Há uma expressão recente, que se tornou popular entre os cientistas climáticos: “O que acontece no Ártico fica no Ártico”, novas pesquisas acrescentam ao nosso entendimento que, da mesma forma, o que acontece na Floresta Amazônica não fica na Floresta Amazônica.
Estudo publicado na revista Nature Climate Change (Liu, T., Chen, D., Yang, L. et al. Teleconexões entre elementos basculantes no sistema terrestre. Nat. Clim. Chang. 13 , 67–74 – 2023) mostra que o desmatamento na Floresta Amazônica pode ter efeitos colaterais para o clima em regiões distantes, potencialmente pressionando elementos-chave do sistema climático global em direção a pontos de ruptura climática que podem ser catastróficos para a humanidade e para a biodiversidade de nosso planeta.
O estudo analisou 40 anos de medições de temperatura do ar em mais de 65 mil locais ao redor do mundo para investigar como as mudanças em uma região se propagam através do sistema climático, afetando as temperaturas em outras partes do globo.
Os pesquisadores identificaram uma forte correlação entre as altas temperaturas na Floresta Amazônica e no Planalto Tibetano; o desmatamento na Amazônia provavelmente influencia a neve no Tibete através de um percurso de 20 mil quilômetros movido por padrões de circulação atmosférica e oceânica.

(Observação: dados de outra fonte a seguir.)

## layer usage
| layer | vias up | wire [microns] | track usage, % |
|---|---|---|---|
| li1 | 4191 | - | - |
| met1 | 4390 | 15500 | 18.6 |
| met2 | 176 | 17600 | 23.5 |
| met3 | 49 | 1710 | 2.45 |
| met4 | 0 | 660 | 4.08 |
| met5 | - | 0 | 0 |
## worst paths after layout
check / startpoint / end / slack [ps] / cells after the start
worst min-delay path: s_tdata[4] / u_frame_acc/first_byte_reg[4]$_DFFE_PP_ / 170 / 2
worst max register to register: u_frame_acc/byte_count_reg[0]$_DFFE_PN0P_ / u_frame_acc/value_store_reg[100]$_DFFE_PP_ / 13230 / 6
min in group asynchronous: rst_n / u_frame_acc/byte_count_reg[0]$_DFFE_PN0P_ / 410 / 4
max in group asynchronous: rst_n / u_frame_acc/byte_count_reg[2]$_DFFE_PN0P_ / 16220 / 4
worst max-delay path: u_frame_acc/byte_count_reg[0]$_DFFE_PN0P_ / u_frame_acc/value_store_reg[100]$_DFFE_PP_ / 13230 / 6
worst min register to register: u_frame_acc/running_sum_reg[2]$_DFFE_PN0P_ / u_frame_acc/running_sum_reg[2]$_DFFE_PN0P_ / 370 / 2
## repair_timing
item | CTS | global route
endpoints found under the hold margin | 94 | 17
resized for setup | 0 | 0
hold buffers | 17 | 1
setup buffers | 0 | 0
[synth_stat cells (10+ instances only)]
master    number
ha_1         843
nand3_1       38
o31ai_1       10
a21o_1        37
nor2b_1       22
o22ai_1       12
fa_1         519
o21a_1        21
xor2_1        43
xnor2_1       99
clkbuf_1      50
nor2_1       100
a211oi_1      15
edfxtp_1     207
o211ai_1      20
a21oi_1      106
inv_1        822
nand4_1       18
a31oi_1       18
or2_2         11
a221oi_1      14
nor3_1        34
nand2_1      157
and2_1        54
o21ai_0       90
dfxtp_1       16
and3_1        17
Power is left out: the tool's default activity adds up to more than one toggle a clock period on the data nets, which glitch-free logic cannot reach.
--- config.mk ---
export PLATFORM = sky130hd
export DESIGN_NAME = line_error_pd_yaw_rate_target
export DESIGN_NICKNAME = d
export VERILOG_FILES = /design/src/hw/rtl/lepd_pkg.sv /design/src/hw/rtl/lepd_csr.sv /design/src/hw/rtl/lepd_ctrl.sv /design/src/hw/rtl/lepd_dp.sv /design/src/hw/rtl/line_error_pd_yaw_rate_target.sv
export SDC_FILE = /design/constraint.sdc
export NUM_CORES = 2
export LEC_CHECK = 0
export BUFFER_PORTS_ARGS = -buffer_cell sky130_fd_sc_hd__buf_2
export CAP_MARGIN = 40
export CORE_MARGIN = 2
export CORE_UTILIZATION = 45
export CTS_CLUSTER_DIAMETER = 120
export DETAILED_ROUTE_END_ITERATION = 16
export SLEW_MARGIN = 40
export SYNTH_ARGS = -nofsm -noshare
export SYNTH_HDL_FRONTEND = slang
export SYNTH_SLANG_ARGS = --single-unit
--- constraint.sdc ---
create_clock -name clock -period 10.9 [get_ports clock]
set_input_delay 1.635 -clock clock [delete_from_list [all_inputs] [get_ports clock]]
set_output_delay 1.635 -clock clock [all_outputs]
set_load 0.01 [all_outputs]
--- src/hw/rtl/lepd_pkg.sv ---
// Package for the line-error PD yaw-rate target block.
// Holds the beat payload types, the register map, the datapath command set and
// the fixed arithmetic widths. It depends on nothing.
package lepd_pkg;

   // Register map
   localparam int CSR_INDEX_BITS = 3;
   localparam int CSR_DATA_BITS  = 16;

   localparam logic [CSR_INDEX_BITS-1:0] CSR_PROP_GAIN    = 3'd0;
   localparam logic [CSR_INDEX_BITS-1:0] CSR_DERIV_GAIN   = 3'd1;
   localparam logic [CSR_INDEX_BITS-1:0] CSR_RATE_ALPHA   = 3'd2;
   localparam logic [CSR_INDEX_BITS-1:0] CSR_SAMPLE_RATE  = 3'd3;
   localparam logic [CSR_INDEX_BITS-1:0] CSR_YAW_LIMIT    = 3'd4;
   localparam logic [CSR_INDEX_BITS-1:0] CSR_SEARCH_RATE  = 3'd5;
   localparam logic [CSR_INDEX_BITS-1:0] CSR_INVERT_SIGN  = 3'd6;

   // Arithmetic widths
   localparam int RATE_BITS    = 40;                          // filtered rate
   localparam int OPA_BITS     = RATE_BITS + 1;               // multiplier A operand
   localparam int OPB_BITS     = 16;                          // multiplier B operand
   localparam int LO_BITS      = 24;                          // low slice of A
   localparam int HI_BITS      = OPA_BITS - LO_BITS;          // high slice of A
   localparam int LO_PROD_BITS = LO_BITS + OPB_BITS;
   localparam int HI_PROD_BITS = HI_BITS + OPB_BITS + 1;
   localparam int ACC_BITS     = HI_PROD_BITS + LO_BITS;
   localparam int FRAC_BITS    = 16;                          // Q0.16 / Q8.8 products
   localparam int RND_BITS     = ACC_BITS - FRAC_BITS;
   localparam int YAW_BITS     = 16;
   localparam int LIMIT_BITS   = 15;

   // Configuration registers
   typedef struct packed {
      logic [15:0] prop_gain;
      logic [15:0] deriv_gain;
      logic [15:0] rate_filter_alpha;
      logic [15:0] sample_rate_hz;
      logic [LIMIT_BITS-1:0] yaw_limit;
      logic [LIMIT_BITS-1:0] search_yaw_rate;
      logic        invert_sign;
   } cfg_type;

   // Beat payloads
   typedef struct packed {
      logic signed [15:0] position_error;
      logic               line_seen;
   } req_type;

   typedef struct packed {
      logic signed [YAW_BITS-1:0] yaw_rate_target;
      logic                       searching;
      logic                       turn_left;
   } rsp_type;

   // Datapath command set
   typedef enum logic [3:0] {
      DP_NONE,
      DP_CAPTURE,
      DP_DIFF,
      DP_MUL_LO,
      DP_MUL_HI,
      DP_FILTER,
      DP_ROUND,
      DP_SMOOTH,
      DP_TARGET,
      DP_SEARCH
   } dp_op_type;

   typedef enum logic [1:0] {
      SRC_RATE,
      SRC_ALPHA,
      SRC_PROP,
      SRC_DERIV
   } mul_src_type;

   typedef struct packed {
      dp_op_type   op;
      mul_src_type src;
      logic        acc_clear;
   } dp_cmd_type;

endpackage
`config.mk`:
```
export PLATFORM = sky130hd
export DESIGN_NAME = proth_primality_test_core_flat
export DESIGN_NICKNAME = d
export VERILOG_FILES = /design/src/hw/rtl/ppt_pkg.sv /design/src/hw/rtl/ppt_ifs.sv /design/src/hw/rtl/proth_primality_test_core.sv /design/src/hw/rtl/ppt_resid.sv /design/src/hw/rtl/ppt_modmul.sv /design/src/flat_wrapper.sv
export SDC_FILE = /design/constraint.sdc
export NUM_CORES = 2
export LEC_CHECK = 0
export BUFFER_PORTS_ARGS = -buffer_cell sky130_fd_sc_hd__buf_4
export CELL_PAD_IN_SITES_DETAIL_PLACEMENT = 1
export CELL_PAD_IN_SITES_GLOBAL_PLACEMENT = 2
export CORE_ASPECT_RATIO = 0.7
export CORE_UTILIZATION = 39
export DETAILED_ROUTE_END_ITERATION = 8
export GPL_TIMING_DRIVEN = 0
export PLACE_DENSITY = 0.85
export SLEW_MARGIN = 0
export SYNTH_ARGS = -nofsm -noshare
export SYNTH_HDL_FRONTEND = slang
export SYNTH_SLANG_ARGS = --single-unit
```
`constraint.sdc`:
```
create_clock -name i_clk -period 23.7 [get_ports i_clk]
set_input_delay 1.185 -clock i_clk [delete_from_list [all_inputs] [get_ports i_clk]]
set_output_delay 1.185 -clock i_clk [all_outputs]
set_load 0.05 [all_outputs]
```
`src/hw/rtl/ppt_pkg.sv`:
```
// shared types, constants and witness tables of the proth test core
package ppt_pkg;

    localparam int K_W       = 63;
    localparam int EXP_W     = 6;
    localparam int VERDICT_W = 2;
    localparam int WIT_W     = 5;
    localparam int NUM_BASES = 10;

    localparam logic [EXP_W-1:0] EXP_RESET = 6'd52;

    localparam logic [VERDICT_W-1:0] VERDICT_RANGE  = 2'd0;
    localparam logic [VERDICT_W-1:0] VERDICT_NO_WIT = 2'd1;
    localparam logic [VERDICT_W-1:0] VERDICT_REJECT = 2'd2;
    localparam logic [VERDICT_W-1:0] VERDICT_PRIME  = 2'd3;

    typedef logic [WIT_W-1:0] t_res;
    typedef t_res t_res_vec [NUM_BASES];

    localparam t_res PRIMES [NUM_BASES] = '{
        5'd2, 5'd3, 5'd5, 5'd7, 5'd11, 5'd13, 5'd17, 5'd19, 5'd23, 5'd29
    };

    // bit r set when r is a nonzero quadratic residue of the odd prime; the entry for 2 is zero
    localparam logic [31:0] QR_MASK [NUM_BASES] = '{
        32'h0000_0000, 32'h0000_0002, 32'h0000_0012, 32'h0000_0016,
        32'h0000_023A, 32'h0000_161A, 32'h0001_A316, 32'h0003_0AF2,
        32'h0005_335E, 32'h13D1_22F2
    };

endpackage

```
`src/hw/rtl/ppt_ifs.sv`:
```
// item channel interfaces of the proth test core
interface ppt_in_if;
    import ppt_pkg::*;
    logic           valid;
    logic           ready;
    logic [K_W-1:0] k_value;
    modport source (output valid, output k_value, input ready);
    modport sink   (input valid, input k_value, output ready);
endinterface

interface ppt_out_if;
    import ppt_pkg::*;
    logic                 valid;
    logic                 ready;
    logic [VERDICT_W-1:0] verdict;
    logic [WIT_W-1:0]     witness;
    modport source (output valid, output verdict, output witness, input ready);
    modport sink   (input valid, input verdict, input witness, output ready);
endinterface

```
`src/hw/rtl/proth_primality_test_core.sv`:
```
// proth test core: top level sequencer around the shared modular multiplier
//
// channel   dir  handshake      payload
// i_in      in   valid/ready    k_value[62:0]
// o_out     out  valid/ready    verdict[1:0], witness[4:0]
// i_cfg     in   write enable   exponent[5:0]
//
// an item with k out of range goes straight to the done state, and its result is registered
// there once the output register is free; otherwise NW residue steps, a jacobi check, then
// NW-1 squarings and one base multiply per set bit of (N-1)/2, and a final compare; each
// product takes NW steps, one more per set bit of its second operand
// ready only while idle; a finished item waits in the output register and the
// next item may start meanwhile; synchronous reset clears all control state
module proth_primality_test_core #(
    parameter int MAX_EXPONENT = 63
) (
    input  logic                      i_clk,
    input  logic                      i_rst_n,
    input  logic                      i_cfg_we,
    input  logic [ppt_pkg::EXP_W-1:0] i_cfg_wdata,
    ppt_in_if.sink                    i_in,
    ppt_out_if.source                 o_out
);
    import ppt_pkg::*;

    localparam int NW = 2 * MAX_EXPONENT + 1;
    localparam int IW = $clog2(NW);

    localparam logic [2:0] S_IDLE = 3'd0;
    localparam logic [2:0] S_RES  = 3'd1;
    localparam logic [2:0] S_JAC  = 3'd2;
    localparam logic [2:0] S_SQ   = 3'd3;
    localparam logic [2:0] S_MB   = 3'd4;
    localparam logic [2:0] S_CMP  = 3'd5;
    localparam logic [2:0] S_DONE = 3'd6;

    logic [2:0]           r_state;
    logic [EXP_W-1:0]     r_exp;
    logic [NW-1:0]        r_num;
    logic [NW-1:0]        r_half;
    logic [NW-1:0]        r_r;
    logic [WIT_W-1:0]     r_base;
    logic [IW-1:0]        r_idx;
    logic [VERDICT_W-1:0] r_pv;
    logic [WIT_W-1:0]     r_pw;
    logic [VERDICT_W-1:0] r_verdict;
    logic [WIT_W-1:0]     r_witness;
    logic                 r_ovalid;
    logic                 r_mm_start;
    logic                 r_rs_start;

    logic [EXP_W-1:0] n_eff;
    logic             k_bad;
    logic             accept;
    logic             mm_done;
    logic [NW-1:0]    mm_res;
    logic [NW-1:0]    mm_b;
    logic             rs_done;
    t_res_vec         rs_res;
    logic             jac_found;
    logic [WIT_W-1:0] jac_base;
    logic             bit_set;

    always_comb begin
        if (r_exp == '0) begin
            n_eff = EXP_W'(1);
        end else if (r_exp > EXP_W'(MAX_EXPONENT)) begin
            n_eff = EXP_W'(MAX_EXPONENT);
        end else begin
            n_eff = r_exp;
        end
    end

    assign k_bad  = (i_in.k_value == '0) || ((i_in.k_value >> n_eff) != '0);
    assign accept = i_in.valid && i_in.ready;
    assign i_in.ready = (r_state == S_IDLE);

    // first witness whose jacobi symbol against the candidate is minus one
    always_comb begin
        logic flip;
        logic neg;
        jac_found = 1'b0;
        jac_base  = '0;
        for (int i = NUM_BASES - 1; i >= 0; i--) begin
            flip = 1'b0;
            if (i == 0) begin
                neg = (r_num[2:0] == 3'd3) || (r_num[2:0] == 3'd5);
            end else begin
                flip = (PRIMES[i][1:0] == 2'b11) && (r_num[1:0] == 2'b11);
                neg  = (rs_res[i] != '0) && (QR_MASK[i][rs_res[i]] == flip);
            end
            if (neg) begin
                jac_found = 1'b1;
                jac_base  = PRIMES[i];
            end
        end
    end

    assign mm_b    = (r_state == S_MB) ? NW'(r_base) : r_r;
    assign bit_set = r_half[r_idx];

    ppt_resid #(.W(NW)) u_resid (
        .i_clk   (i_clk),
        .i_rst_n (i_rst_n),
        .i_start (r_rs_start),
        .i_num   (r_num),
        .o_done  (rs_done),
        .o_res   (rs_res)
    );

    ppt_modmul #(.W(NW)) u_modmul (
        .i_clk   (i_clk),
        .i_rst_n (i_rst_n),
        .i_start (r_mm_start),
        .i_a     (r_r),
        .i_b     (mm_b),
        .i_m     (r_num),
        .o_done  (mm_done),
        .o_res   (mm_res)
    );

    always_ff @(posedge i_clk) begin
        if (!i_rst_n) begin
            r_state    <= S_IDLE;
            r_exp      <= EXP_RESET;
            r_ovalid   <= 1'b0;
            r_mm_start <= 1'b0;
            r_rs_start <= 1'b0;
        end else begin
            r_mm_start <= 1'b0;
            r_rs_start <= 1'b0;
            if (i_cfg_we) begin
                r_exp <= i_cfg_wdata;
            end
            if (r_ovalid && o_out.ready) begin
                r_ovalid <= 1'b0;
            end
            case (r_state)
                S_IDLE: begin
                    if (accept) begin
                        r_num  <= (NW'(i_in.k_value) << n_eff) | NW'(1);
                        r_half <= NW'(i_in.k_value) << (n_eff - EXP_W'(1));
                        if (k_bad) begin
                            r_pv    <= VERDICT_RANGE;
                            r_pw    <= '0;
                            r_state <= S_DONE;
                        end else begin
                            r_rs_start <= 1'b1;
                            r_state    <= S_RES;
                        end
                    end
                end
                S_RES: begin
                    if (rs_done) begin
                        r_state <= S_JAC;
                    end
                end
                S_JAC: begin
                    if (jac_found) begin
                        r_base     <= jac_base;
                        r_r        <= NW'(1);
                        r_idx      <= IW'(NW - 2);
                        r_mm_start <= 1'b1;
                        r_state    <= S_SQ;
                    end else begin
                        r_pv    <= VERDICT_NO_WIT;
                        r_pw    <= '0;
                        r_state <= S_DONE;
                    end
                end
                S_SQ, S_MB: begin
                    if (mm_done) begin
                        r_r <= mm_res;
                        if (r_state == S_SQ && bit_set) begin
                            r_mm_start <= 1'b1;
                            r_state    <= S_MB;
                        end else if (r_idx == '0) begin
                            r_state <= S_CMP;
                        end else begin
                            r_idx      <= r_idx - IW'(1);
                            r_mm_start <= 1'b1;
                            r_state    <= S_SQ;
                        end
                    end
                end
                S_CMP: begin
                    if (r_r == {r_num[NW-1:1], 1'b0}) begin
                        r_pv <= VERDICT_PRIME;
                        r_pw <= r_base;
                    end else begin
                        r_pv <= VERDICT_REJECT;
                        r_pw <= '0;
                    end
                    r_state <= S_DONE;
                end
                S_DONE: begin
                    if (!r_ovalid || o_out.ready) begin
                        r_verdict <= r_pv;
                        r_witness <= r_pw;
                        r_ovalid  <= 1'b1;
                        r_state   <= S_IDLE;
                    end
                end
                default: begin
                    r_state <= S_IDLE;
                end
            endcase
        end
    end

    assign o_out.valid   = r_ovalid;
    assign o_out.verdict = r_verdict;
    assign o_out.witness = r_witness;

    a_mm_start_in_ladder: assert property (@(posedge i_clk) disable iff (!i_rst_n)
        r_mm_start |-> (r_state == S_SQ || r_state == S_MB))
        else $error("multiplier started outside the ladder");

    a_prime_has_witness: assert property (@(posedge i_clk) disable iff (!i_rst_n)
        r_ovalid && r_verdict == VERDICT_PRIME |-> r_witness != '0)
        else $error("accepted item without witness");

    a_other_no_witness: assert property (@(posedge i_clk) disable iff (!i_rst_n)
        r_ovalid && r_verdict != VERDICT_PRIME |-> r_witness == '0)
        else $error("witness on an item that is not accepted");

endmodule

```
`src/hw/rtl/ppt_resid.sv`:
```
// bit-serial residues of the candidate modulo each small prime
module ppt_resid #(
    parameter int W = 127
) (
    input  logic             i_clk,
    input  logic             i_rst_n,
    input  logic             i_start,
    input  logic [W-1:0]     i_num,
    output logic             o_done,
    output ppt_pkg::t_res_vec o_res
);
    import ppt_pkg::*;

    localparam int CW = $clog2(W + 1);

    logic [W-1:0]  r_num;
    logic [CW-1:0] r_cnt;
    logic          r_busy;
    logic          r_done;
    t_res_vec      r_res;
    t_res_vec      n_res;

    always_comb begin
        logic [WIT_W:0] t;
        for (int i = 0; i < NUM_BASES; i++) begin
            t = {r_res[i], r_num[W-1]};
            if (t >= {1'b0, PRIMES[i]}) begin
                t = t - {1'b0, PRIMES[i]};
            end
            n_res[i] = t[WIT_W-1:0];
        end
    end

    always_ff @(posedge i_clk) begin
        if (!i_rst_n) begin
            r_busy <= 1'b0;
            r_done <= 1'b0;
        end else begin
            r_done <= 1'b0;
            if (i_start) begin
                r_busy <= 1'b1;
                r_num  <= i_num;
                r_cnt  <= CW'(W);
                for (int i = 0; i < NUM_BASES; i++) begin
                    r_res[i] <= '0;
                end
            end else if (r_busy) begin
                r_res <= n_res;
                r_num <= r_num << 1;
                if (r_cnt == CW'(1)) begin
                    r_busy <= 1'b0;
                    r_done <= 1'b1;
                end else begin
                    r_cnt <= r_cnt - CW'(1);
                end
            end
        end
    end

    assign o_done = r_done;
    assign o_res  = r_res;

    a_done_after_busy: assert property (@(posedge i_clk) disable iff (!i_rst_n)
        r_done |-> $past(r_busy))
        else $error("residue done without a run");

endmodule

```
`src/hw/rtl/ppt_modmul.sv`:
```
// shared modular multiplier, one double or add step per cycle
module ppt_modmul #(
    parameter int W = 127
) (
    input  logic         i_clk,
    input  logic         i_rst_n,
    input  logic         i_start,
    input  logic [W-1:0] i_a,
    input  logic [W-1:0] i_b,
    input  logic [W-1:0] i_m,
    output logic         o_done,
    output logic [W-1:0] o_res
);

    localparam int CW = $clog2(W + 1);

    logic [W-1:0]  r_acc;
    logic [W-1:0]  r_a;
    logic [W-1:0]  r_b;
    logic [W-1:0]  r_m;
    logic [CW-1:0] r_cnt;
    logic          r_busy;
    logic          r_phase;
    logic          r_done;
    logic [W:0]    n_step;

    always_comb begin
        if (r_phase) begin
            n_step = {1'b0, r_acc} + {1'b0, r_a};
        end else begin
            n_step = {r_acc, 1'b0};
        end
        if (n_step >= {1'b0, r_m}) begin
            n_step = n_step - {1'b0, r_m};
        end
    end

    always_ff @(posedge i_clk) begin
        if (!i_rst_n) begin
            r_busy  <= 1'b0;
            r_done  <= 1'b0;
            r_phase <= 1'b0;
        end else begin
            r_done <= 1'b0;
            if (i_start) begin
                r_busy  <= 1'b1;
                r_phase <= 1'b0;
                r_acc   <= '0;
                r_a     <= i_a;
                r_b     <= i_b;
                r_m     <= i_m;
                r_cnt   <= CW'(W);
            end else if (r_busy) begin
                r_acc <= n_step[W-1:0];
                if (!r_phase && r_b[W-1]) begin
                    r_phase <= 1'b1;
                end else begin
                    r_phase <= 1'b0;
                    r_b     <= r_b << 1;
                    if (r_cnt == CW'(1)) begin
                        r_busy <= 1'b0;
                        r_done <= 1'b1;
                    end else begin
                        r_cnt <= r_cnt - CW'(1);
                    end
                end
            end
        end
    end

    assign o_done = r_done;
    assign o_res  = r_acc;

    a_acc_reduced: assert property (@(posedge i_clk) disable iff (!i_rst_n)
        r_busy && !i_start |-> r_acc < r_m)
        else $error("accumulator not reduced");

endmodule

```
`src/flat_wrapper.sv`:
```
// flat-port wrapper written by rule: the top's interface ports become plain ports
module proth_primality_test_core_flat import ppt_pkg::*;
#(
    parameter int MAX_EXPONENT = 63
)
  (i_clk, i_rst_n, i_cfg_we, i_cfg_wdata, i_in_valid, i_in_k_value, i_in_ready, o_out_valid, o_out_verdict, o_out_witness, o_out_ready);
  ppt_in_if i_in_i ();
  ppt_out_if o_out_i ();
  input  logic i_clk;
  input  logic i_rst_n;
  input  logic i_cfg_we;
  input  logic [ppt_pkg::EXP_W-1:0] i_cfg_wdata;
  input wire logic [$bits(i_in_i.valid)-1:0] i_in_valid;
  input wire logic [$bits(i_in_i.k_value)-1:0] i_in_k_value;
  output wire logic [$bits(i_in_i.ready)-1:0] i_in_ready;
  output wire logic [$bits(o_out_i.valid)-1:0] o_out_valid;
  output wire logic [$bits(o_out_i.verdict)-1:0] o_out_verdict;
  output wire logic [$bits(o_out_i.witness)-1:0] o_out_witness;
  input wire logic [$bits(o_out_i.ready)-1:0] o_out_ready;
  assign i_in_i.valid = i_in_valid;
  assign i_in_i.k_value = i_in_k_value;
  assign i_in_ready = i_in_i.ready;
  assign o_out_valid = o_out_i.valid;
  assign o_out_verdict = o_out_i.verdict;
  assign o_out_witness = o_out_i.witness;
  assign o_out_i.ready = o_out_ready;
  proth_primality_test_core #(.MAX_EXPONENT(MAX_EXPONENT)) u_core (.i_clk(i_clk), .i_rst_n(i_rst_n), .i_cfg_we(i_cfg_we), .i_cfg_wdata(i_cfg_wdata), .i_in(i_in_i), .o_out(o_out_i));
endmodule
```
==> flow_summary.json <==
{
  "fin_cells": 10438,
  "max-vdd-ir-drop_uv": 60.4,
  "hold_viol": 0,
  "yosysUniqueCellTypes": 92,
  "ys.flop_type": "edfxtp_1",
  "rsz0062_at_grt": "false",
  "cts_num_sinks": 1122,
  "violations": "capacitance limit, slew limit",
  "dp_hpwl_um": 283000,
  "p_leak_nw": 29.9,
  "cts.repair.resized": 0,
  "clk_latency_ns": 0.79,
  "drt_iter0_markers": 10501,
  "initial_core_util_pct": 39.3,
  "track_usage_pct": 35.1,
  "grt_pass1_vias": 65221,
  "fillers": 21394,
  "gr-total-overflow": 0,
  "dr.pass1.iters": 7,
  "synth_nets": 7960,
  "netlist_instances": 7608,
  "syn_area_per_cell_sq_um": 9.87,
  "ioPinCount": 83,
  "die_w_um": 527,
  "maxCapViolCount": 2,
  "post-route-util_pct": 43.6,
  "multiInputGateArea_sq_um": 38700,
  "antenna_found_initial": 32,
  "outcome": "complete, but fails checks",
  "synthArstFlopShare_pct": 0,
  "ant_nets": 0,
  "numCtsBuffers": 113,
  "synth_warnings": 0,
  "vias_per_cell": 6.50,
  "cp.required_ns": 24.07,
  "die-area_sq_um": 194000,
  "grt_max_degree": 67,
  "pwr-share-clk_pct": 28.8,
  "hold_class": "register to register",
  "cp-end-kind": "register",
  "drcViolationCount": 0,
  "switchingPower_mw": 2.47,
  "synth_seq_cells": 1122,
  "hold_ws_ns": 0.462,
  "cts_setup_buffers": 0,
  "dp_cells": 10218,
  "worstMarginPinSlew_ns": 1.58,
  "fin_crit_sh_pct": 55.5,
  "fin_crit_ns": 13.14,
  "cp_max_fo": 10,
  "maxSlewHeadroom_pct": -6.23,
  "crit_type": "register to register",
  "fin_skew_ns": 0.0575,
  "crit_path_start_kind": "register",
  "cell_internal_pwr_mw": 4.03,
  "power_density_nw_per_um2": 78.1,
  "syn_to_final_growth_pct": 10.9,
  "core-area_sq_um": 191000,
  "setup_viol": 0,
  "p_sw_share_pct": 38.0,
  "rows": 134,
  "cts_hold_buf": 0,
  "cts-root-buf": "clkbuf_16",
  "cts.clk_slew.worst_paths_ns": 0.07,
  "tritoncts": "done",
  "grt_pass1_wl_um": 492000,
  "arrival_ns": 13.52,
  "max_freq_mhz": 76.1,
  "wirelength_um": 350000,
  "regArea_sq_um": 33400,
  "gp_congestion": 1.01,
  "htree_levels": 3,
  "num-nets-final": 8174,
  "slew_viol_final": 5,
  "wl_per_cell_um": 33.5,
  "drive_gt1_share_pct": 7.98,
  "clockBufferDepth": 3,
  "numPortBuffers": 56,
  "yosysSeqAreaShare_pct": 44.5,
  "synth-edff-count": 1096,
  "seq_power_share_pct": 40.5,
  "netlist_area_sq_um": 75100,
  "setup-tns-final_ns": 0,
  "die_h_um": 369,
  "num_vias": 67825,
  "p_comb_share_pct": 30.7
}
## final cells by class
| class | instances | area share, % |
|---|---|---|
| multi-input cells | 5682 | 46.5 |
| flip-flops and latches | 1122 | 40.1 |
| well taps | 2516 | 3.78 |
| clock buffers | 132 | 3.48 |
| plain buffers | 492 | 2.29 |
| repair buffers | 99 | 1.44 |
| inverters | 312 | 1.41 |
| clock inverters | 78 | 1.00 |
| diodes | 5 | 0.0150 |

O estudo sugere que uma Amazônia saudável e funcional é crucial não apenas para o clima regional no Brasil, mas para todo o sistema terrestre.
Na Amazônia, o ponto de inflexão é a capacidade da floresta de se sustentar por si própria. O processo de transição, levado pelo desmatamento com mudanças do cima já alterou vários aspectos do seu ecossistema. Um deles é a fotossíntese, processo realizado pelas plantas para a produção de energia, no qual a captura de CO2 é essencial. “Sob o estresse de temperaturas mais elevadas, a quantidade de gás carbônico assimilada pela fotossíntese da floresta está diminuindo drasticamente”.
Outra mudança importante é sobre a precipitação de chuvas. “Muitas áreas do nosso planeta já estão começando a ficar muito mais secas, e uma delas é a área central do Brasil e a parte oriental da Amazônia, onde há decréscimo muito significativo da precipitação. Já a área mediterrânea da Europa (sul da Espanha, Portugal e Itália) está em processo acelerado de desertificação, assim como na América Central e na parte central dos EUA. “Isso traz um ingrediente crítico para a produção de alimentos. E não se trata de uma previsão para o futuro. Isso já está acontecendo.”
O alerta foi feito pelo cientista Paulo Artaxo, professor do Instituto de Física da Universidade de São Paulo (IF-USP) e autor-líder de um capítulo do mais recente relatório do Painel Intergovernamental sobre Mudanças Climáticas (IPCC), em uma palestra na conferência anual do Centro de Pesquisa para Inovação em Gases de Efeito Estufa (RCGI).
Qualquer dano, é muito difícil de ser recuperado, toda a vez que ocorreram extinções de espécies associadas ao clima, e isso ocorreu várias vezes, foram necessários milhões de anos para o ecossistema se recuperar.
Por isso é importante a preservação da biodiversidade (conjunto de todos os seres vivos existentes, o que inclui todas as plantas, animais e microorganismos da Terra). Pois é justamente essa diversidade e a interação entre estas diferentes espécies que torna nosso planeta tão especial.
Como a maior floresta tropical do mundo, a Amazônia possui a maior biodiversidade, com uma em cada dez espécies conhecidas.
Assegurar a biodiversidade é importante porque ela garante maior sustentabilidade natural para todas as formas de vida, e ecossistemas saudáveis e diversos podem se recuperar melhor de desastres, como queimadas.
Preservar a biodiversidade amazônica, portanto, quer dizer contribuir para estabilizar outros ecossistemas.